(Recorded data)
== Segment start ==
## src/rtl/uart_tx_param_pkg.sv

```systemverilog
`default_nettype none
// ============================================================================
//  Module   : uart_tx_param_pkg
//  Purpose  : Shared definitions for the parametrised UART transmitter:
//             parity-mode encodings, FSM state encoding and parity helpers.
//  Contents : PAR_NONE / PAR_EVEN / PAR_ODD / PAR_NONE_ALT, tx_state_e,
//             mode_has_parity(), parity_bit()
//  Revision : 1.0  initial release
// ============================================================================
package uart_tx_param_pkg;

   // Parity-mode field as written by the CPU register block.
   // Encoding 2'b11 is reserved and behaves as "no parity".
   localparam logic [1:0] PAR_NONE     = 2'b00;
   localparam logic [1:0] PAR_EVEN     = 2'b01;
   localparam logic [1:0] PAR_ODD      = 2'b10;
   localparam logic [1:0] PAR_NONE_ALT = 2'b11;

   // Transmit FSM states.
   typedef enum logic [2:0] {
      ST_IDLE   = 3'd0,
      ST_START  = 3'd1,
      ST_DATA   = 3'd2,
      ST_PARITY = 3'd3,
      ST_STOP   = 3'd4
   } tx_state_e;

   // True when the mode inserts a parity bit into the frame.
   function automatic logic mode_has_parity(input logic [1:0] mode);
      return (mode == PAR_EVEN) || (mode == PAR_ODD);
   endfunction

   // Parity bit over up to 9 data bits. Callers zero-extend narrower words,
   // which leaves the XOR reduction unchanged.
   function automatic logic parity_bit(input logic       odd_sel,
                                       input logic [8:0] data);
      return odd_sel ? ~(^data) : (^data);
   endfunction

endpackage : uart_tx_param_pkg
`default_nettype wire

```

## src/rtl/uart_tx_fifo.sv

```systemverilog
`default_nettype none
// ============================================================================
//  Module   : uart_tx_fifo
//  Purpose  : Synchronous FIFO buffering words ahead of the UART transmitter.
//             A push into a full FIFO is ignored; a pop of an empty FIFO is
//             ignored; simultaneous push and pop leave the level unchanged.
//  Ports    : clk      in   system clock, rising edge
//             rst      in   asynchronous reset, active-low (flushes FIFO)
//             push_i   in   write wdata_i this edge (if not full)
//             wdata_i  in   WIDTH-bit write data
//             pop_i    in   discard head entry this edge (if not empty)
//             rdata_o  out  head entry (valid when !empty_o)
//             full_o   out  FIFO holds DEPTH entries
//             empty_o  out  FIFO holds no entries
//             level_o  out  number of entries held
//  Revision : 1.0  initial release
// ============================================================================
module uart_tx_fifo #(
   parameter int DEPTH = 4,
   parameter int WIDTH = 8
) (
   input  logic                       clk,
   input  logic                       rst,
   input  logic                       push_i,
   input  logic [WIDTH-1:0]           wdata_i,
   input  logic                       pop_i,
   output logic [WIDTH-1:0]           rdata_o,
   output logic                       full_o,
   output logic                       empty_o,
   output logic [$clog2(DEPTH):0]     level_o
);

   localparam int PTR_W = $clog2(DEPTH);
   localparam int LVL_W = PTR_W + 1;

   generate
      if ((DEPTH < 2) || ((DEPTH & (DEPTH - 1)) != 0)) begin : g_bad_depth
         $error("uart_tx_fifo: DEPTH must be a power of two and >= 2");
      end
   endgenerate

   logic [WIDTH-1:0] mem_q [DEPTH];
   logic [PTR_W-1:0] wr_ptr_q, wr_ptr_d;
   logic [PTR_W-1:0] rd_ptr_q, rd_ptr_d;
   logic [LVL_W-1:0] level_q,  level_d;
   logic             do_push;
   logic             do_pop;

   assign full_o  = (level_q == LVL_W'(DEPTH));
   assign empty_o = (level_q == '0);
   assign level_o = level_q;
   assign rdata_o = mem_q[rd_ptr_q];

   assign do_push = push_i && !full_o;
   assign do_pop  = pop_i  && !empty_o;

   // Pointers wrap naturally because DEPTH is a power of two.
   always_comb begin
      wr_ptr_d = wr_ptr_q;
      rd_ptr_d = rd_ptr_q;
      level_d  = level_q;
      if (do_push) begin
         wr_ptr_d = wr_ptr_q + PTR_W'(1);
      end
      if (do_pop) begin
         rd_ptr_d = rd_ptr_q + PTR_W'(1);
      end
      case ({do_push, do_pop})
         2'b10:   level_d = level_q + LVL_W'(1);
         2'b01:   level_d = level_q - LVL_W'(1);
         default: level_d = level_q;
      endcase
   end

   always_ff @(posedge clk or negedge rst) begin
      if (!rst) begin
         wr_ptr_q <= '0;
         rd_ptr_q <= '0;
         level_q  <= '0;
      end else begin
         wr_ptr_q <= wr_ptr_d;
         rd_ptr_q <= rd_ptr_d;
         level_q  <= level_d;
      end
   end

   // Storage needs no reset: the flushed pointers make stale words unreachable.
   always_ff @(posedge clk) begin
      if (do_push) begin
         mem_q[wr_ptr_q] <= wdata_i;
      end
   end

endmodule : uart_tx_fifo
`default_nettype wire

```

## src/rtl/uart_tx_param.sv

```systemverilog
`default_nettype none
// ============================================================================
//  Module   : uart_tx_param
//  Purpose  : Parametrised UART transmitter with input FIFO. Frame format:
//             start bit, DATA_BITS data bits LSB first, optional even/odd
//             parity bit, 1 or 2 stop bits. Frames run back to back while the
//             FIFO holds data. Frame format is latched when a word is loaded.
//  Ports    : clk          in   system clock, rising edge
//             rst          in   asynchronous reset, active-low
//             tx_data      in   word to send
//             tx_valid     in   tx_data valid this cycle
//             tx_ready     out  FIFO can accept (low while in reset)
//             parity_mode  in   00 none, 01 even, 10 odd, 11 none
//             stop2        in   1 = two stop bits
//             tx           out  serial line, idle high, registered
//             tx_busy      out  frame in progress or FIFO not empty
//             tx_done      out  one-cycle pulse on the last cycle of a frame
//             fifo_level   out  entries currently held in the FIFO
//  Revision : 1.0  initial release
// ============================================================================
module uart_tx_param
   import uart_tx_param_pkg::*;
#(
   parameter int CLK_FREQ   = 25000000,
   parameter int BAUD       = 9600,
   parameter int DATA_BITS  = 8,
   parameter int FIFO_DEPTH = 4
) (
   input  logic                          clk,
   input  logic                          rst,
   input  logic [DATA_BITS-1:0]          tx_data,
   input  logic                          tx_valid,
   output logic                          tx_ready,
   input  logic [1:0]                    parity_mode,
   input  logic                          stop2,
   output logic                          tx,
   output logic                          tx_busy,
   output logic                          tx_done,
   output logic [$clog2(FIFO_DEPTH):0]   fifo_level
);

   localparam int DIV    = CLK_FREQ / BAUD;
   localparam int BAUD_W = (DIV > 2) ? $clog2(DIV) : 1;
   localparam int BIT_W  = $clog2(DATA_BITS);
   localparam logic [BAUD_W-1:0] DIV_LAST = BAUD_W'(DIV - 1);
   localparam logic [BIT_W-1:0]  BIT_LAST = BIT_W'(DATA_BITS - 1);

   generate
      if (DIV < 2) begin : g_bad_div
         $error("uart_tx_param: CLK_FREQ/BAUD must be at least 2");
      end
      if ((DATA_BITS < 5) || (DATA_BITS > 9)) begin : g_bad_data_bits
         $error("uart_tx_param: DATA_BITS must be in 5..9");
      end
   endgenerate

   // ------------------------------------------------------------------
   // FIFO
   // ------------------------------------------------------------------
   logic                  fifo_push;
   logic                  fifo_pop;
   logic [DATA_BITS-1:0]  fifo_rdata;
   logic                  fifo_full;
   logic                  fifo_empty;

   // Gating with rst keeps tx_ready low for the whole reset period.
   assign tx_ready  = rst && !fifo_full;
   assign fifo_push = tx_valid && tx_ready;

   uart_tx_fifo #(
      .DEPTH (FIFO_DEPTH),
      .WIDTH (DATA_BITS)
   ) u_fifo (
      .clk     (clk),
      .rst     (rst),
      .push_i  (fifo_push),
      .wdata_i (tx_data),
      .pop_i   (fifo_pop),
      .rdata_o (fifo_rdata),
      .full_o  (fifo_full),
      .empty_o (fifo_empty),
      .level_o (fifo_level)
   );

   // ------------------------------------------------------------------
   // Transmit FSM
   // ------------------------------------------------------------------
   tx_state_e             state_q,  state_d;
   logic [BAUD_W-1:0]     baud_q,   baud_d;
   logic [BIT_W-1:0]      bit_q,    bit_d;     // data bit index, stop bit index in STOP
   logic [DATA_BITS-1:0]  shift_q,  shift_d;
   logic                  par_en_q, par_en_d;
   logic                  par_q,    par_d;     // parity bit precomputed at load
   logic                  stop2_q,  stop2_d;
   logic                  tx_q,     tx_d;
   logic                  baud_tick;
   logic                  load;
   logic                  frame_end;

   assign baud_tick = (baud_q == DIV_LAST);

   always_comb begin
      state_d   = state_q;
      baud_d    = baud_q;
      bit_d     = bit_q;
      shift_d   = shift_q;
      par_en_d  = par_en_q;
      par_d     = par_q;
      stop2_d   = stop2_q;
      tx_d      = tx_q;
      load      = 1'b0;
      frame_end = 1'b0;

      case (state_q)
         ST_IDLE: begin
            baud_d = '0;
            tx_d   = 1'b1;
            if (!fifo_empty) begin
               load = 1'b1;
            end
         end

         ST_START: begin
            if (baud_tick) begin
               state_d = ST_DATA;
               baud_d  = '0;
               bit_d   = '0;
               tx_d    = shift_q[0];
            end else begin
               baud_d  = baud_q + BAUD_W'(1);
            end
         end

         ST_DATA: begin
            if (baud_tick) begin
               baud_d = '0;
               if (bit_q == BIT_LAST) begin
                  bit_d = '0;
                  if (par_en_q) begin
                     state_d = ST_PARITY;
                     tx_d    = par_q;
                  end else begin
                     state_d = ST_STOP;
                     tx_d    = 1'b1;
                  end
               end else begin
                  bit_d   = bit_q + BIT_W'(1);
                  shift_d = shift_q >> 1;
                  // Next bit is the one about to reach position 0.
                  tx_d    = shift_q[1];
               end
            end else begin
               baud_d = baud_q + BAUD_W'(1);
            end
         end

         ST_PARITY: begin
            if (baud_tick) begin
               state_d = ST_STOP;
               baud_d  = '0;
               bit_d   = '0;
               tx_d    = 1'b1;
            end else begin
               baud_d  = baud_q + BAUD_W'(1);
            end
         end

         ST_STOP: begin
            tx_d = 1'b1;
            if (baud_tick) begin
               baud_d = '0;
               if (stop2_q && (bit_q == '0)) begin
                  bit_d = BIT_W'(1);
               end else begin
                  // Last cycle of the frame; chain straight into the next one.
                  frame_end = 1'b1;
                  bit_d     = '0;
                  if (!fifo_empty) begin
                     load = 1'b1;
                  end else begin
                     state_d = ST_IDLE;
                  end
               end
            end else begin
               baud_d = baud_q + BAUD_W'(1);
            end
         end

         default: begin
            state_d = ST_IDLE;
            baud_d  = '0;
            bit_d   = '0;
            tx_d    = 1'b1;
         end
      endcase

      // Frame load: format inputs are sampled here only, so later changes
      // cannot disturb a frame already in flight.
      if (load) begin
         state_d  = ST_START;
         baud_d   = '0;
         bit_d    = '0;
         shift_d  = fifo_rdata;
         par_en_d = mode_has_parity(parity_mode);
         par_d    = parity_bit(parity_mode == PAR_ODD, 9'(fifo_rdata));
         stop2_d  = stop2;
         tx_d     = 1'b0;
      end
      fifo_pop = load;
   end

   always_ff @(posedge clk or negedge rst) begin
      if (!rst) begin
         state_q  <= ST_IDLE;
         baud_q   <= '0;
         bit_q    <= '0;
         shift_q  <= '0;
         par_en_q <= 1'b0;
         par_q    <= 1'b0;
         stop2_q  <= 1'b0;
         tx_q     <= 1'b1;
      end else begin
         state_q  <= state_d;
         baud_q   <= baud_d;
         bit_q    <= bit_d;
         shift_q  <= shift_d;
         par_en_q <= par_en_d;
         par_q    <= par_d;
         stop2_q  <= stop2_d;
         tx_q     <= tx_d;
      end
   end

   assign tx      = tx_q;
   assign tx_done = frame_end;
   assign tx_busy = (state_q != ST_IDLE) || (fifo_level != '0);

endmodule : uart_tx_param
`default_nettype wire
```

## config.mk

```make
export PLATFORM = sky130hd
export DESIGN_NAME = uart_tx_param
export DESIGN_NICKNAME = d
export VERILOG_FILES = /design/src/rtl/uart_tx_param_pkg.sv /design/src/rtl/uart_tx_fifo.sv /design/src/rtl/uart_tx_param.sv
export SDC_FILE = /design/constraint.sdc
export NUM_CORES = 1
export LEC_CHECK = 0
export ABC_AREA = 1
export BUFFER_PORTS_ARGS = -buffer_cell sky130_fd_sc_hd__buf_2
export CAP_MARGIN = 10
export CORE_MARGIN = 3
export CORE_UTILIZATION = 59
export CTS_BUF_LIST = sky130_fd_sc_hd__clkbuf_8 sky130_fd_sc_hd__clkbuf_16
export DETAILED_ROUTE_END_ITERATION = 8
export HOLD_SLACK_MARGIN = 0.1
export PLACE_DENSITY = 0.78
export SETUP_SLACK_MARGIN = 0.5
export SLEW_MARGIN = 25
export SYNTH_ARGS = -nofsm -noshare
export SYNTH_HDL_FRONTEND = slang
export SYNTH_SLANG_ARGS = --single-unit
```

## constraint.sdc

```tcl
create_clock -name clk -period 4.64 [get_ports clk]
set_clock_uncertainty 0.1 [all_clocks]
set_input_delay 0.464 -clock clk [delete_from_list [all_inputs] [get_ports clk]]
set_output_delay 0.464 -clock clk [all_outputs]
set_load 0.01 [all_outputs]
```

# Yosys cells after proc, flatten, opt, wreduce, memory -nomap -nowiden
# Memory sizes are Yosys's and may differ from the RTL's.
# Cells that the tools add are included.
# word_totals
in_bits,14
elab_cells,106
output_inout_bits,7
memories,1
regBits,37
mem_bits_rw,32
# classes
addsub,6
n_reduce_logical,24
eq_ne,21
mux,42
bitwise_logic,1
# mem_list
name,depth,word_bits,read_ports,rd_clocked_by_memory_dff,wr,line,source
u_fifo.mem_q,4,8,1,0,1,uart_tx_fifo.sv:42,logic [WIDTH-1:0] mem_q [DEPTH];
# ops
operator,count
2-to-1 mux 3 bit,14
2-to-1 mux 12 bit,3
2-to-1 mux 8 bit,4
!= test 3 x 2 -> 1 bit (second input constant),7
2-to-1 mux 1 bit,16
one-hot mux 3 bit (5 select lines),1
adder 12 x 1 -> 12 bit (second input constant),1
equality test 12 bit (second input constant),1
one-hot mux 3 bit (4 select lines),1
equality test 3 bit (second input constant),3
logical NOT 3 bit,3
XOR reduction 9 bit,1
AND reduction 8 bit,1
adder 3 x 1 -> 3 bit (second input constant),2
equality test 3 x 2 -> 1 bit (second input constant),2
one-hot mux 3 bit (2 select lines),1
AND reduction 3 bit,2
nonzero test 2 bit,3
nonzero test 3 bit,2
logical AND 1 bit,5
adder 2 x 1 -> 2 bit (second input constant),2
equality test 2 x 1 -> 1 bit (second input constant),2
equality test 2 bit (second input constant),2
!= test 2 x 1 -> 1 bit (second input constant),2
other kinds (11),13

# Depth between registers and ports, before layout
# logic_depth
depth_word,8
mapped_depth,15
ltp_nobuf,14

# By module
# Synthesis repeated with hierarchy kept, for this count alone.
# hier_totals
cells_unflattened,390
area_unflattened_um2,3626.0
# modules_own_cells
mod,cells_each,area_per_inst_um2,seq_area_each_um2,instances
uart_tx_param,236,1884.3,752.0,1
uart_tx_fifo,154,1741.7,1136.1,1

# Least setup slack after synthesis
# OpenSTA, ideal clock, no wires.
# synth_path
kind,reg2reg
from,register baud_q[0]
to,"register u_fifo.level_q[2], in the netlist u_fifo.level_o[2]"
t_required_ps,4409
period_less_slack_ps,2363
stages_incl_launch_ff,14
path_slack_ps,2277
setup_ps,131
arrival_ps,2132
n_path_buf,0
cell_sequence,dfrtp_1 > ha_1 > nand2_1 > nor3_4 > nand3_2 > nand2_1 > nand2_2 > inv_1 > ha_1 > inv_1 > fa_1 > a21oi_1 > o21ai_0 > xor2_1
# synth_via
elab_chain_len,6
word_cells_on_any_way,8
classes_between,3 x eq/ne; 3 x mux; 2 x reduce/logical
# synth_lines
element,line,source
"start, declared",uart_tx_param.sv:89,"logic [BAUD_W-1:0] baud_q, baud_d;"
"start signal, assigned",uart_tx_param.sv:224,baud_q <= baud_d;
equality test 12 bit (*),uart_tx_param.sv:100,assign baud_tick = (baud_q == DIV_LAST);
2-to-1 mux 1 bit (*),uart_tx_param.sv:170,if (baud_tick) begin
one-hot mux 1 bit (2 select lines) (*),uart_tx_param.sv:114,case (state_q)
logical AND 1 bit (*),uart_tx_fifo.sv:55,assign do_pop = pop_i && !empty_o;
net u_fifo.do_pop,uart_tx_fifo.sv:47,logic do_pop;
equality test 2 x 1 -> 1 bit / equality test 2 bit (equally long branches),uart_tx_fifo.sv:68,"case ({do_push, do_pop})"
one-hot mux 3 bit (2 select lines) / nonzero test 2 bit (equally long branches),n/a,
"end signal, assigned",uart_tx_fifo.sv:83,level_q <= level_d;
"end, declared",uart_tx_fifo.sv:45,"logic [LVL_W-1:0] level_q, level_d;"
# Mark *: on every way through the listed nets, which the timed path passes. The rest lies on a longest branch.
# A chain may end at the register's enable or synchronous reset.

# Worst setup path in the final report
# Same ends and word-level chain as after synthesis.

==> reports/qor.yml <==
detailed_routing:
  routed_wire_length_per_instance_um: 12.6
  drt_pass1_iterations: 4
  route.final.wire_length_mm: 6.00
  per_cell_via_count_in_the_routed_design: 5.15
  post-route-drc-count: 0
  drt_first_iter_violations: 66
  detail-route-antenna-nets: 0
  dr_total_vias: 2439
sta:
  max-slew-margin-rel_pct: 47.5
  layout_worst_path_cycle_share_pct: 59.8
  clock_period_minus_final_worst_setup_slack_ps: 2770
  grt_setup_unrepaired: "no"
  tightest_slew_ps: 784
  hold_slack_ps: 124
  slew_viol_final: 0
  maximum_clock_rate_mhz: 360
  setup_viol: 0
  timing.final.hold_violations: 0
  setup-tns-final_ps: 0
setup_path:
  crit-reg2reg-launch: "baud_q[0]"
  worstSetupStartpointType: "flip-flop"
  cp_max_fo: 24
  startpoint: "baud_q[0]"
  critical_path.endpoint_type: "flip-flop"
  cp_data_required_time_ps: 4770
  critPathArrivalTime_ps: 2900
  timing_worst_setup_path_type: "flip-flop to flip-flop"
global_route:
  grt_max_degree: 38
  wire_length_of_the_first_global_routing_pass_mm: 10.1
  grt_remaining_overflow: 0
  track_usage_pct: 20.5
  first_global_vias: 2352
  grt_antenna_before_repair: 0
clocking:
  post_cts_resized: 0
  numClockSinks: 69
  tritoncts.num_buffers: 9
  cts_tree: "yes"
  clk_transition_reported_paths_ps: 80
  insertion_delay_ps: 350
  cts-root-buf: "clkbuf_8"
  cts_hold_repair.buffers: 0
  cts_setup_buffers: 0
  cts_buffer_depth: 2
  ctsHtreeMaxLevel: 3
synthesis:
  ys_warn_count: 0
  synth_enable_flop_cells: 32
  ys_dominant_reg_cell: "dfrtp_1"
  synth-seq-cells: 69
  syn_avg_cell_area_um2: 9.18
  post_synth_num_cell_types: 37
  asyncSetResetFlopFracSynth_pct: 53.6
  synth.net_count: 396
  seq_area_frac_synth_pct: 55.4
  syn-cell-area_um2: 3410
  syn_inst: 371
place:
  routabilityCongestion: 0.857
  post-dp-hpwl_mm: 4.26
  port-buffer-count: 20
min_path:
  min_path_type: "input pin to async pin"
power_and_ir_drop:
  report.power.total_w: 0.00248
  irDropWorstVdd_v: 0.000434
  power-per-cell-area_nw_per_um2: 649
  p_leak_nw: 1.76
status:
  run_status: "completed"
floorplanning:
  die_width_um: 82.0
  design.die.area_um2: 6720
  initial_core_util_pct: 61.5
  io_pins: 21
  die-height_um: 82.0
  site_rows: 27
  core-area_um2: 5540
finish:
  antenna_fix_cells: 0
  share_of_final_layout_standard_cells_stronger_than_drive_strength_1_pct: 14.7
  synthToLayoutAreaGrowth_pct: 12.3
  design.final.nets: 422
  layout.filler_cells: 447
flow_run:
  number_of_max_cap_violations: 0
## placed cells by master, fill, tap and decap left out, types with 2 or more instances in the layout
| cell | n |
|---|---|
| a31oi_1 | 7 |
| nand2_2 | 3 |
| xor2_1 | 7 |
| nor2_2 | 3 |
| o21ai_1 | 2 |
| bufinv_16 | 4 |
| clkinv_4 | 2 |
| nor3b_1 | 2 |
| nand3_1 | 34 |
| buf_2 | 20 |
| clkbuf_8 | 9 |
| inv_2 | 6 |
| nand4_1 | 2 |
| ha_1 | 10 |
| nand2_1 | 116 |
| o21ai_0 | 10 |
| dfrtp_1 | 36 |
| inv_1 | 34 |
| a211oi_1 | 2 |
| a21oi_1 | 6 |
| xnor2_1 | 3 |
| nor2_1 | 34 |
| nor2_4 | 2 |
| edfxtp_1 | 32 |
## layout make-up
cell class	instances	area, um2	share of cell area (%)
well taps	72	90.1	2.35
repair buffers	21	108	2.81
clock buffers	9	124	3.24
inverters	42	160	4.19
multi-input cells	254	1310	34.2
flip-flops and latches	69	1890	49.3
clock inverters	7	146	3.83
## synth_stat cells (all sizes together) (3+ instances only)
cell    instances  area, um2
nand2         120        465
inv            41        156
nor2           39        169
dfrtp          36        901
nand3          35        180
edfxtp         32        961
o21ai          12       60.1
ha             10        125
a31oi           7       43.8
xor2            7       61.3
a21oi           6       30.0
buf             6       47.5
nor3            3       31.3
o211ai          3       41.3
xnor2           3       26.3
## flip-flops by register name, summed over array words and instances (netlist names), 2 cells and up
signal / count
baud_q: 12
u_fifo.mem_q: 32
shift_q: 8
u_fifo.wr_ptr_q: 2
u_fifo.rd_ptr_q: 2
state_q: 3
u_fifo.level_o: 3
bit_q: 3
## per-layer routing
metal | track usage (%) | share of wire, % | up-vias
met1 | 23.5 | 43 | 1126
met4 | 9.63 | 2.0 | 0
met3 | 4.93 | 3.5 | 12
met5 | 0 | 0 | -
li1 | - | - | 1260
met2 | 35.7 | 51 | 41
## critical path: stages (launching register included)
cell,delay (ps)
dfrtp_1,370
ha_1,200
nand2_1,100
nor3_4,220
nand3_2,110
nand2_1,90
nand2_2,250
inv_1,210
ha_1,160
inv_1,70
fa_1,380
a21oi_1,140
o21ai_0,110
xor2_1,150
== Segment end ==
== Segment start ==
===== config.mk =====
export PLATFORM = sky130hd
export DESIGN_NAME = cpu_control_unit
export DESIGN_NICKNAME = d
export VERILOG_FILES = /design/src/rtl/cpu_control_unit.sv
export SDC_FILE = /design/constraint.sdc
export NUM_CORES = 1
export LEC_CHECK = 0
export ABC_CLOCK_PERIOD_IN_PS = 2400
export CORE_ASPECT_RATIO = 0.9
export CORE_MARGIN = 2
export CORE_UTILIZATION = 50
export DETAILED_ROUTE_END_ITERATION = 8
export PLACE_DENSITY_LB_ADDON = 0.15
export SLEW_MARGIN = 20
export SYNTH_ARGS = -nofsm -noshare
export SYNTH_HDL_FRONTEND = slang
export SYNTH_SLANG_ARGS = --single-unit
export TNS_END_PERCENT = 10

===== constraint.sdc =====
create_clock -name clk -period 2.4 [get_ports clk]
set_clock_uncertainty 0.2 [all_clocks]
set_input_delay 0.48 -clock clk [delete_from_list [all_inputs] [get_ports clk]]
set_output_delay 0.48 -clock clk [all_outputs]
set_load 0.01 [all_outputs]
== Segment end ==
** Instructions to follow **
From the records above, quote only the lines running from the line with "operator,count" to the line with "# hier_totals", both lines included.

** Reply **
operator,count
2-to-1 mux 3 bit,14
2-to-1 mux 12 bit,3
2-to-1 mux 8 bit,4
!= test 3 x 2 -> 1 bit (second input constant),7
2-to-1 mux 1 bit,16
one-hot mux 3 bit (5 select lines),1
adder 12 x 1 -> 12 bit (second input constant),1
equality test 12 bit (second input constant),1
one-hot mux 3 bit (4 select lines),1
equality test 3 bit (second input constant),3
logical NOT 3 bit,3
XOR reduction 9 bit,1
AND reduction 8 bit,1
adder 3 x 1 -> 3 bit (second input constant),2
equality test 3 x 2 -> 1 bit (second input constant),2
one-hot mux 3 bit (2 select lines),1
AND reduction 3 bit,2
nonzero test 2 bit,3
nonzero test 3 bit,2
logical AND 1 bit,5
adder 2 x 1 -> 2 bit (second input constant),2
equality test 2 x 1 -> 1 bit (second input constant),2
equality test 2 bit (second input constant),2
!= test 2 x 1 -> 1 bit (second input constant),2
other kinds (11),13

# Depth between registers and ports, before layout
# logic_depth
depth_word,8
mapped_depth,15
ltp_nobuf,14

# By module
# Synthesis repeated with hierarchy kept, for this count alone.
# hier_totals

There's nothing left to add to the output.